[lld] a12e7d4 - [lld-macho] Handle GOT relocations of non-dylib symbols
Jez Ng via llvm-commits
llvm-commits at lists.llvm.org
Wed Jun 17 20:41:56 PDT 2020
Author: Jez Ng
Date: 2020-06-17T20:41:28-07:00
New Revision: a12e7d406de2c31633414e5c73881869c930d194
URL: https://github.com/llvm/llvm-project/commit/a12e7d406de2c31633414e5c73881869c930d194
DIFF: https://github.com/llvm/llvm-project/commit/a12e7d406de2c31633414e5c73881869c930d194.diff
LOG: [lld-macho] Handle GOT relocations of non-dylib symbols
Summary:
Turns out this case is actually really common -- it happens whenever there's
a reference to an `extern` variable that ends up statically linked.
Depends on D80856.
Reviewers: ruiu, pcc, MaskRay, smeenai, alexshap, gkm, Ktwu, christylee
Reviewed By: smeenai
Subscribers: llvm-commits
Tags: #llvm
Differential Revision: https://reviews.llvm.org/D80857
Added:
lld/test/MachO/local-got.s
Modified:
lld/MachO/Arch/X86_64.cpp
lld/MachO/InputSection.cpp
lld/MachO/Symbols.h
lld/MachO/SyntheticSections.cpp
lld/MachO/SyntheticSections.h
lld/MachO/Target.h
lld/MachO/Writer.cpp
Removed:
################################################################################
diff --git a/lld/MachO/Arch/X86_64.cpp b/lld/MachO/Arch/X86_64.cpp
index 6353cc241014..3ce65ad4e22f 100644
--- a/lld/MachO/Arch/X86_64.cpp
+++ b/lld/MachO/Arch/X86_64.cpp
@@ -34,8 +34,8 @@ struct X86_64 : TargetInfo {
void writeStubHelperEntry(uint8_t *buf, const DylibSymbol &,
uint64_t entryAddr) const override;
- void prepareDylibSymbolRelocation(DylibSymbol &, uint8_t type) override;
- uint64_t getDylibSymbolVA(const DylibSymbol &, uint8_t type) const override;
+ void prepareSymbolRelocation(lld::macho::Symbol &, uint8_t type) override;
+ uint64_t getSymbolVA(const lld::macho::Symbol &, uint8_t type) const override;
};
} // namespace
@@ -208,30 +208,54 @@ void X86_64::writeStubHelperEntry(uint8_t *buf, const DylibSymbol &sym,
in.stubHelper->addr);
}
-void X86_64::prepareDylibSymbolRelocation(DylibSymbol &sym, uint8_t type) {
+void X86_64::prepareSymbolRelocation(lld::macho::Symbol &sym, uint8_t type) {
switch (type) {
case X86_64_RELOC_GOT_LOAD:
// TODO: implement mov -> lea relaxation for non-dynamic symbols
case X86_64_RELOC_GOT:
in.got->addEntry(sym);
break;
- case X86_64_RELOC_BRANCH:
- in.stubs->addEntry(sym);
+ case X86_64_RELOC_BRANCH: {
+ if (auto *dysym = dyn_cast<DylibSymbol>(&sym))

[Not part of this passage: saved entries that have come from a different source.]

This is an optimization exercise on Yosys and OpenROAD, whose aim is small area, a short achievable clock period and few clock cycles per item, not a production implementation.
Function was checked by simulation only, so behaviour that the tests miss may differ from the original.

== the previous run ==
==> module sin, before the edit <==
module sin (
    input  logic        clk,
    input  logic        rst_n,
    input  logic [15:0] x,
    input  logic        start,
    output logic [15:0] result,
    output logic        done
);
logic [4:1]  st;
logic [14:0] ra, bnext;
logic [7:0]  b_one, b_two, n_one, n_two;
logic [6:0]  b_neg, n_neg;
logic [12:0] t1;
logic [15:0] acc, p, m3, xsum, koff;
logic [2:0]  m3r;
logic [3:0]  m2s, m2r;
logic        m2ok;
logic        zero, lng, med, lngr, medr;
assign zero = x[14:0] < 15'h0748;     
assign lng  = ~m2ok;                  
assign med  = ~zero & ~lng;           
always_ff @(posedge clk) begin
    lngr <= lng;
    medr <= med;
end
always_ff @(posedge clk or negedge rst_n) begin
    if (!rst_n) begin
        st <= 4'b0000;
    end else begin
        st <= {st[3], st[2] & lngr, st[1], done & start & ~zero};
    end
end
assign done = ~|st;
sin_coeff_lut lut (.x(x[14:0]), .m3(m3), .m2(m2s), .m2ok(m2ok));
assign acc = (st[4] | (st[2] & medr)) ? result : 16'h0000;
sin_datapath datapath (.ma(ra), .b_one(b_one), .b_two(b_two), .b_neg(b_neg), .acc(acc), .cadd(st[2] & medr), .p(p),
                       .a(ra), .t1(t1));
always_comb begin
    if (st[1])      bnext = {2'b00, t1};
    else if (st[2]) bnext = 15'h0666;
    else if (done)  bnext = x[14:0];
    else            bnext = result[14:0];
end
sin_booth_enc enc (.b(bnext), .one(n_one), .two(n_two), .neg(n_neg));
sin_offset offset (.m2(m2r), .m1({1'b0, ra} & {16{st[3]}}), .m3(m3r), .k(koff));
assign xsum = {1'b0, x[14:0]} + koff;
always_ff @(posedge clk) begin
    ra    <= done ? x[14:0] : p[14:0];
    b_one <= n_one;
    b_two <= n_two;
    b_neg <= n_neg ^ {7{st[1] & medr}};    
    m3r   <= m3[2:0];
    m2r   <= m2ok ? m2s : 4'd0;
end
always_ff @(posedge clk) begin
    if (done & start) result <= {1'b0, x[14:0]};
    if ((st[1] & medr) | st[3]) result <= xsum;
    if ((st[1] & lngr) | (st[2] & medr) | st[4]) result <= p;
end
endmodule
==> module sin_offset, before the edit <==
module sin_offset (
    input  logic [3:0]  m2,
    input  logic [15:0] m1,
    input  logic [2:0]  m3,
    output logic [15:0] k
);
assign k = {12'b0, m2} - m1 - {13'b0, m3};
endmodule
export LEC_CHECK = 0
export CAP_MARGIN = 20
export CORE_MARGIN = 2
export CORE_UTILIZATION = 40
export SETUP_SLACK_MARGIN = 4.0
export SLEW_MARGIN = 20
export SYNTH_HIERARCHICAL = 1
export SYNTH_MINIMUM_KEEP_SIZE = 0
create_clock -name core_clock -period 9.5 [get_ports {clk}]
run.sh (not shown) runs the stock make flow with config.mk's settings and CLKGATE_MAP_FILE= SYNTH_SCRIPT=/design/flow/synth_recipe.tcl, a recipe that flattens the netlist after the stock synthesis.
The final layout from the previous run, which completed every stage, passed the timing, design-rule and antenna checks at the end of the flow.
Testbench counts of the previous run, summed over its fixed seeds: cycles 1,428, items 384.
> inputs changed (the previous run -> the current run)
diff --git a/flow/design.v b/flow/design.v
--- a/flow/design.v
+++ b/flow/design.v
@@ -748,5 +748,6 @@
 logic [6:0]  b_neg, n_neg;
 logic [12:0] t1;
-logic [15:0] acc, p, m3, xsum, koff;
+logic [15:0] acc, p, m3, rslow;
+logic        selp;
 logic [2:0]  m3r;
 logic [3:0]  m2s, m2r;
@@ -779,6 +780,7 @@
 end
 sin_booth_enc enc (.b(bnext), .one(n_one), .two(n_two), .neg(n_neg));
-sin_offset offset (.m2(m2r), .m1({1'b0, ra} & {16{st[3]}}), .m3(m3r), .k(koff));
-assign xsum = {1'b0, x[14:0]} + koff;
+assign selp = (st[1] & lngr) | (st[2] & medr) | st[4];
+sin_rsel rsel (.start(done & start), .med(st[1] & medr), .x(x[14:0]), .result(result), .ra(ra),
+               .m2(m2r), .m3(m3r), .r(rslow));
 always_ff @(posedge clk) begin
     ra    <= done ? x[14:0] : p[14:0];
@@ -787,10 +789,8 @@
     b_neg <= n_neg ^ {7{st[1] & medr}};    
     m3r   <= m3[2:0];
-    m2r   <= m2ok ? m2s : 4'd0;
+    m2r   <= m2s;
 end
 always_ff @(posedge clk) begin
-    if (done & start) result <= {1'b0, x[14:0]};
-    if ((st[1] & medr) | st[3]) result <= xsum;
-    if ((st[1] & lngr) | (st[2] & medr) | st[4]) result <= p;
+    if ((done & start) | (st[1] & medr) | st[3] | selp) result <= selp ? p : rslow;
 end
 endmodule
@@ -811,10 +811,18 @@
 end
 endmodule
-module sin_offset (
+module sin_rsel (
+    input  logic        start,
+    input  logic        med,
+    input  logic [14:0] x,
+    input  logic [15:0] result,
+    input  logic [14:0] ra,
     input  logic [3:0]  m2,
-    input  logic [15:0] m1,
     input  logic [2:0]  m3,
-    output logic [15:0] k
+    output logic [15:0] r
 );
-assign k = {12'b0, m2} - m1 - {13'b0, m3};
+always_comb begin
+    if (start)    r = {1'b0, x};
+    else if (med) r = result + {12'b0, m2};
+    else          r = {1'b0, x} - {1'b0, ra} - {13'b0, m3};
+end
 endmodule
==> comparison <==
- Final critical-path share of the clock period (higher): the current run
- Diff the previous run -> the current run | number of standard cells in the final layout excluding fillers | decrease of 101
- The current run vs the previous run, met1 layer usage reported by global route went down by 1.7 points.
- The run with more routed wire is the previous run, not the current run.
- Setup slack on the worst flop-to-flop path in the current run is 40 ps lower than in the previous run
- When the current run is set beside the previous run, its count of plain and timing-repair buffers turns out to be 19 smaller.
- From the previous run to the current run the numbers moved as follows: area growth from synthesis to final layout lost 1.6 points, net count after synthesis down 90.
Testbench counts of the current run, summed over its fixed seeds: cycles 1,428, items 384.

==> port drivers added, routing unchanged <==
The flow's constraints put no driver on any port. The routed layouts listed below were extracted and timed again, unchanged, in two steps.
Step 1 (the two cells are an assumption about what drives the block):
set clk [get_ports {clk}]
set_driving_cell -lib_cell sky130_fd_sc_hd__clkbuf_16 $clk
set_driving_cell -lib_cell sky130_fd_sc_hd__buf_2 [delete_from_list [all_inputs] $clk]
Step 2 also shifts input and output timing later by t, the mid clock arrival at the registers, as if the neighbouring blocks saw the same clock.
a / b / c = ideal ports / drivers / drivers and shift; a / b = the first two.
run | t (ns) | setup WS [ns] | latest minus earliest clock arrival (ns) | worst slew at a driven data input, ns
the previous run | 0.395 | 4.151 / 4.151 / 4.151 | 0.009 / 0.009 | 0.03
the current run | 0.370 | 4.111 / 4.111 / 4.015 | 0.008 / 0.008 | 0.04
After both steps setup and hold are still met in every run listed. For the current run, which loses most, drivers alone change the setup slack by 0.000 ns; drivers and shift together by -0.096 ns.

+ in.stubs->addEntry(*dysym);
+ break;
+ }
+ case X86_64_RELOC_UNSIGNED:
+ case X86_64_RELOC_SIGNED:
+ case X86_64_RELOC_SIGNED_1:
+ case X86_64_RELOC_SIGNED_2:
+ case X86_64_RELOC_SIGNED_4:
+ break;
+ case X86_64_RELOC_SUBTRACTOR:
+ case X86_64_RELOC_TLV:
+ fatal("TODO: handle relocation type " + std::to_string(type));
break;
default:
- llvm_unreachable("Unexpected dylib relocation type");
+ llvm_unreachable("unexpected relocation type");
}
}
-uint64_t X86_64::getDylibSymbolVA(const DylibSymbol &sym, uint8_t type) const {
+uint64_t X86_64::getSymbolVA(const lld::macho::Symbol &sym,
+ uint8_t type) const {
switch (type) {
case X86_64_RELOC_GOT_LOAD:
case X86_64_RELOC_GOT:
return in.got->addr + sym.gotIndex * WordSize;
case X86_64_RELOC_BRANCH:
- return in.stubs->addr + sym.stubsIndex * sizeof(stub);
+ if (auto *dysym = dyn_cast<DylibSymbol>(&sym))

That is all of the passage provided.